Stored data:
File: config.mk
export PLATFORM = sky130hd
export DESIGN_NAME = tgi_div
export DESIGN_NICKNAME = d
export VERILOG_FILES = /design/src/sv/tgi_pkg.sv /design/src/sv/tgi_div.sv
export SDC_FILE = /design/constraint.sdc
export NUM_CORES = 2
export LEC_CHECK = 0
export BUFFER_PORTS_ARGS = -buffer_cell sky130_fd_sc_hd__buf_4
export CORE_MARGIN = 5
export CORE_UTILIZATION = 48
export CTS_CLUSTER_SIZE = 25
export DETAILED_ROUTE_END_ITERATION = 12
export PLACE_DENSITY = 0.66
export SKIP_LAST_GASP = 1
export SLEW_MARGIN = 20
export SYNTH_ARGS = -nofsm -noshare
export SYNTH_HDL_FRONTEND = slang
export SYNTH_SLANG_ARGS = --single-unit
File: constraint.sdc
create_clock -name clk -period 3.3 [get_ports clk]
set_input_delay 0 -clock clk [delete_from_list [all_inputs] [get_ports clk]]
set_output_delay 0 -clock clk [all_outputs]
set_load 0.02 [all_outputs]
File: src/sv/tgi_pkg.sv
package tgi_pkg;

	localparam int AXIS_POINTS = 16;
	localparam int NUM_AXES = 3;
	localparam int IDX_W = 4;
	localparam int HALF_W = IDX_W - 1;
	localparam int BANK_DEPTH = AXIS_POINTS / 2;
	localparam int GRID_AW = NUM_AXES * HALF_W;
	localparam int GRID_BANK_DEPTH = BANK_DEPTH * BANK_DEPTH * BANK_DEPTH;
	localparam int NUM_BANKS = 8;

	localparam int VALUE_BITS = 32;
	localparam int SAT_BITS = (VALUE_BITS < 32) ? VALUE_BITS : 32;
	localparam int DATA_W = 32;
	localparam int FRAC_BITS = 16;
	localparam int FRAC_W = FRAC_BITS + 1;
	localparam int DIV_STAGES = FRAC_W;
	localparam int PROD_W = DATA_W + 1 + FRAC_W + 1;

	localparam logic [FRAC_W-1:0] Q_ONE = FRAC_W'(1) << FRAC_BITS;

	localparam logic [1:0] FUNC_WR_AXIS = 2'd0;
	localparam logic [1:0] FUNC_WR_GRID = 2'd1;
	localparam logic [1:0] FUNC_QUERY = 2'd2;

	localparam logic [1:0] ST_OK = 2'd0;
	localparam logic [1:0] ST_CLAMP = 2'd1;
	localparam logic [1:0] ST_BAD_IDX = 2'd2;
	localparam logic [1:0] ST_ZERO_W = 2'd3;

	typedef logic signed [DATA_W-1:0] word_t;
	typedef word_t [NUM_BANKS-1:0] crn_t;

	typedef struct packed {
		logic [1:0] st;
		logic live;
	} ctl_t;

	typedef struct packed {
		ctl_t ctl;
		logic [NUM_AXES-1:0] neg;
		logic [NUM_AXES-1:0] over;
		crn_t crn;
	} div_pl_t;

endpackage

File: src/sv/tgi_div.sv
module tgi_div (
	input logic clk,
	input logic en,
	input logic [tgi_pkg::DATA_W-1:0] num,
	input logic [tgi_pkg::DATA_W-1:0] den,
	output logic [tgi_pkg::FRAC_W-1:0] quo
);
	localparam int N = tgi_pkg::DIV_STAGES;
	localparam int DW = tgi_pkg::DATA_W;
	localparam int RW = DW + 1;

	logic [RW-1:0] rem_sd [N];
	logic [DW-1:0] den_sd [N];
	logic [N-1:0] quo_sd [N];

	// first stage gives the integer bit, one fraction bit per later stage
	logic first_ge;
	assign first_ge = {1'b0, num} >= {1'b0, den};

	always_ff @(posedge clk) begin
		if (en) begin
			rem_sd[0] <= first_ge ? ({1'b0, num} - {1'b0, den}) : {1'b0, num};
			den_sd[0] <= den;
			quo_sd[0] <= {first_ge, (N-1)'(0)};
		end
	end

	genvar n;
	generate
		for (n = 1; n < N; n++) begin : g_step
			logic [RW:0] sh;
			logic ge;
			assign sh = {rem_sd[n-1], 1'b0};
			assign ge = sh >= {2'b00, den_sd[n-1]};
			always_ff @(posedge clk) begin
				if (en) begin
					rem_sd[n] <= ge ? RW'(sh - {2'b00, den_sd[n-1]}) : RW'(sh);
					den_sd[n] <= den_sd[n-1];
					quo_sd[n] <= quo_sd[n-1] | (N'(ge) << (N-1-n));
				end
			end
		end
	endgenerate

	assign quo = quo_sd[N-1];
endmodule

==> flow_metrics.env <==
export IMPL_synth_nets=7339
export IMPL_fillers=12025
export IMPL_grt_max_degree=99
export IMPL_async_flop_share_pct=0
export IMPL_fin_worst_skew_ns=0.0447
export IMPL_required_ns=3.85
export IMPL_status="complete, but fails checks"
export IMPL_drtPass1Iterations=5
export IMPL_hpwlAfterDp_um=143000
export IMPL_tns_ns=-1.85
export IMPL_r2r_slack_ns=-0.21
export IMPL_globalplace_congestion=0.944
export IMPL_synth_area_leaders="edfxtp_1 50%, ha_1 9.6%, a21oi_1 4.1%, inv_1 3.7%, o21ai_0 3.3%"
export IMPL_slew_viol_final=0
export IMPL_vdd_ir_drop_max_uv=553
export IMPL_dieArea_mm2=0.156
export IMPL_maxCapViolations=0
export IMPL_max_freq_mhz=285
export IMPL_vias=54312
export IMPL_route_detailed_drc=0
export IMPL_grt_overflow_total=0
export IMPL_antenna_cells=0
export IMPL_hold_slack_ns=0.0936
export IMPL_crit_path_end_kind="register"
export IMPL_finalInstanceArea_mm2=0.0883
export IMPL_final_common_cell="edfxtp_1"
export IMPL_path_max_fanout=3
export IMPL_core_area_mm2=0.147
export IMPL_hold_viol_final=0
export IMPL_cts_sinks=1193
export IMPL_wl_per_cell_um=20.0
export IMPL_viasPerCell=5.60
export IMPL_ys_ff_latch=1193
export IMPL_start_util_pct=48.2
export IMPL_die_x_um=395
export IMPL_synth_edf_count=1193
export IMPL_final_net_count=8290
export IMPL_slew_headroom_pct=53.2
export IMPL_cp_data_arrival_time_ns=4.06
export IMPL_routed_wl_um=194000
export IMPL_placed_area_mm2=0.0791
export IMPL_crit_type="reg -> reg"
export IMPL_period_share_pct=106
export IMPL_drive_gt1_share_pct=21.0
export IMPL_syn_area_per_cell_um2=10.6
export IMPL_tightest_slew_ns=0.702
export IMPL_synth_area_mm2=0.0711
export IMPL_htree_levels=4
export IMPL_io_buffers=82
export IMPL_grt_pass1_vias=52024
export IMPL_cts_buffers=135
export IMPL_area_delta_synth_final_pct=24.2
export IMPL_synthCells=6714
export IMPL_clockBufferDepth=3
export IMPL_ys_warn_count=0
export IMPL_p_leak_nw=37.4
export IMPL_p_total_mw=87.2
export IMPL_cts_root_buf="clkbuf_16"
export IMPL_path_clk_slew_ns=0.06
export IMPL_violations="negative setup slack"
export IMPL_setup_viol=26
export IMPL_rows=141
export IMPL_finalWorstSetupSlack_ns=-0.210
export IMPL_power_density_mw_per_mm2=987
export IMPL_grt_first_pass_wirelength_um=291000
export IMPL_drtIter0Drc=4523
export IMPL_fp_dieH_um=395
export IMPL_yosysSeqAreaShare_pct=50.4
export IMPL_grt_usage_pct=23.5
export IMPL_hold_path_class="in -> reg"
export IMPL_ys_types=99
export IMPL_fin_crit_ns=3.51
export IMPL_ant_nets=0
export IMPL_insertion_delay_ns=0.80
export IMPL_synthFlopType="edfxtp_1"
export IMPL_rsz0062_at_grt="yes"
export IMPL_synth_top_area_share_pct=50.4
export IMPL_layout_common_cells="1193 x edfxtp_1, 809 x buf_4, 686 x inv_1, 533 x a21oi_1, 510 x ha_1"
export IMPL_cts_tree="built"
export IMPL_synth_largest_area_cell="edfxtp_1"
export IMPL_worst_setup_path_start_kind="register"
export IMPL_ios=83
export IMPL_antenna_found_initial=0
-- synthesized netlist by cell type, types with 13 or more instances --
cell,instances
mux2i_1,15
ha_1,543
fa_1,16
o21ai_0,472
inv_1,695
a211oi_1,32
nor2b_1,95
a221oi_1,18
o2111ai_1,13
a21o_1,295
nand4_1,94
o211ai_1,22
a31oi_1,72
buf_2,22
o21bai_1,65
a21oi_1,589
nor4_1,25
and4_1,15
nand3_1,114
and2_1,24
and3_1,49
or3_1,16
nand2_1,522
o21a_1,63
xor2_1,190
edfxtp_1,1193
nor2_1,438
nor3_1,77
buf_4,25
a21boi_0,22
xnor2_1,249
or2_2,15
mux2_2,128
o31ai_1,44
nand2b_1,74
clkbuf_1,147
-- where the power goes --
group / internal (mW) / switching, mW / total [mW]
clock: 8.55 / 6.47 / 15.0
sequential: 23.0 / 3.27 / 26.3
combinational: 21.8 / 24.1 / 45.9
total: 53.3 / 33.8 / 87.2
-- worst max-delay path: stages (launching register included) --
cell and delay [ns]:
edfxtp_1 0.39, inv_2 0.09, ha_4 0.20, nor2b_4 0.13
o31a_1 0.28, o2111a_1 0.28, or3b_4 0.41, a211o_4 0.38
a221o_2 0.38, a221oi_4 0.29, buf_6 0.15, o21bai_1 0.08
xnor2_1 0.15, o21ai_1 0.07
-- area by class of cell --
cell class | count | area (um^2) | share of cell area, %
clock buffers | 159 | 3470 | 3.93
clock inverters | 78 | 993 | 1.12
inverters | 695 | 2610 | 2.96
multi-input cells | 4627 | 34100 | 38.6
flip-flops and latches | 1193 | 35800 | 40.6
well taps | 1930 | 2410 | 2.73
repair buffers | 1013 | 8940 | 10.1
-- per-stage QoR --
stage,util [%],setup WS (ns),instances
floorplan,-,0.0226,6714
global placement,53.6,-0.343,9228
detailed placement,53.6,-0.358,9228
CTS,58.0,-0.220,9605
global route,59.9,-0.334,9695
finish,59.9,-0.210,9695
-- worst paths after layout --
kind	startpoint	end	cells past startpoint
worst max register to register	den_sd[0][65]	rem_sd[0][126]	13
worst min-delay path	num[17]	rem_sd[0][17]	3
worst max-delay path	den_sd[0][65]	rem_sd[0][126]	13
worst min register to register	quo_sd[0][215]	quo_sd[0][232]	0
-- registers in the layout, indices dropped and copies added (netlist names) --
signal  flops
quo_sd    153
rem_sd    528
den_sd    512
-- cell families (layout without fill, tap and decap cells) --
logic type / Yosys count / after routing / share of synthesized area, %
mux: 143 / 143 / 2.24
flops: 1193 / 1193 / 50.4
xor+xnor: 439 / 439 / 5.41
compound gates: 1873 / 1876 / 16.4
simple gates: 1608 / 1610 / 10.6
buf+inv: 899 / 1945 / 4.95
fa+ha+maj: 559 / 559 / 10.0
-- per-layer routing --
layer	global-route usage (%)	up-vias	wire (um)
li1	-	26335	-
met4	8.27	0	7120
met3	2.95	355	10200
met2	39.7	1506	93000
met5	0	-	0
met1	31.5	26116	83400
-- timing repair --
action                                 4_1_cts  5_1_grt
endpoints found under the hold margin      257        0
hold buffers                                98        0
setup buffers                               33       79
resized for setup                          142      479
setup endpoints to repair                  362      457
pin swaps                                   63      150
gates cloned                                 9       26
Power figures use the tool's default switching activity.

PROMPT:
Copy exactly the stretch of data above from the line with "export IMPL_hold_viol_final=0" through the line with "export IMPL_path_clk_slew_ns=0.06", and omit all other lines.

ANSWER:
export IMPL_hold_viol_final=0
export IMPL_cts_sinks=1193
export IMPL_wl_per_cell_um=20.0
export IMPL_viasPerCell=5.60
export IMPL_ys_ff_latch=1193
export IMPL_start_util_pct=48.2
export IMPL_die_x_um=395
export IMPL_synth_edf_count=1193
export IMPL_final_net_count=8290
export IMPL_slew_headroom_pct=53.2
export IMPL_cp_data_arrival_time_ns=4.06
export IMPL_routed_wl_um=194000
export IMPL_placed_area_mm2=0.0791
export IMPL_crit_type="reg -> reg"
export IMPL_period_share_pct=106
export IMPL_drive_gt1_share_pct=21.0
export IMPL_syn_area_per_cell_um2=10.6
export IMPL_tightest_slew_ns=0.702
export IMPL_synth_area_mm2=0.0711
export IMPL_htree_levels=4
export IMPL_io_buffers=82
export IMPL_grt_pass1_vias=52024
export IMPL_cts_buffers=135
export IMPL_area_delta_synth_final_pct=24.2
export IMPL_synthCells=6714
export IMPL_clockBufferDepth=3
export IMPL_ys_warn_count=0
export IMPL_p_leak_nw=37.4
export IMPL_p_total_mw=87.2
export IMPL_cts_root_buf="clkbuf_16"
export IMPL_path_clk_slew_ns=0.06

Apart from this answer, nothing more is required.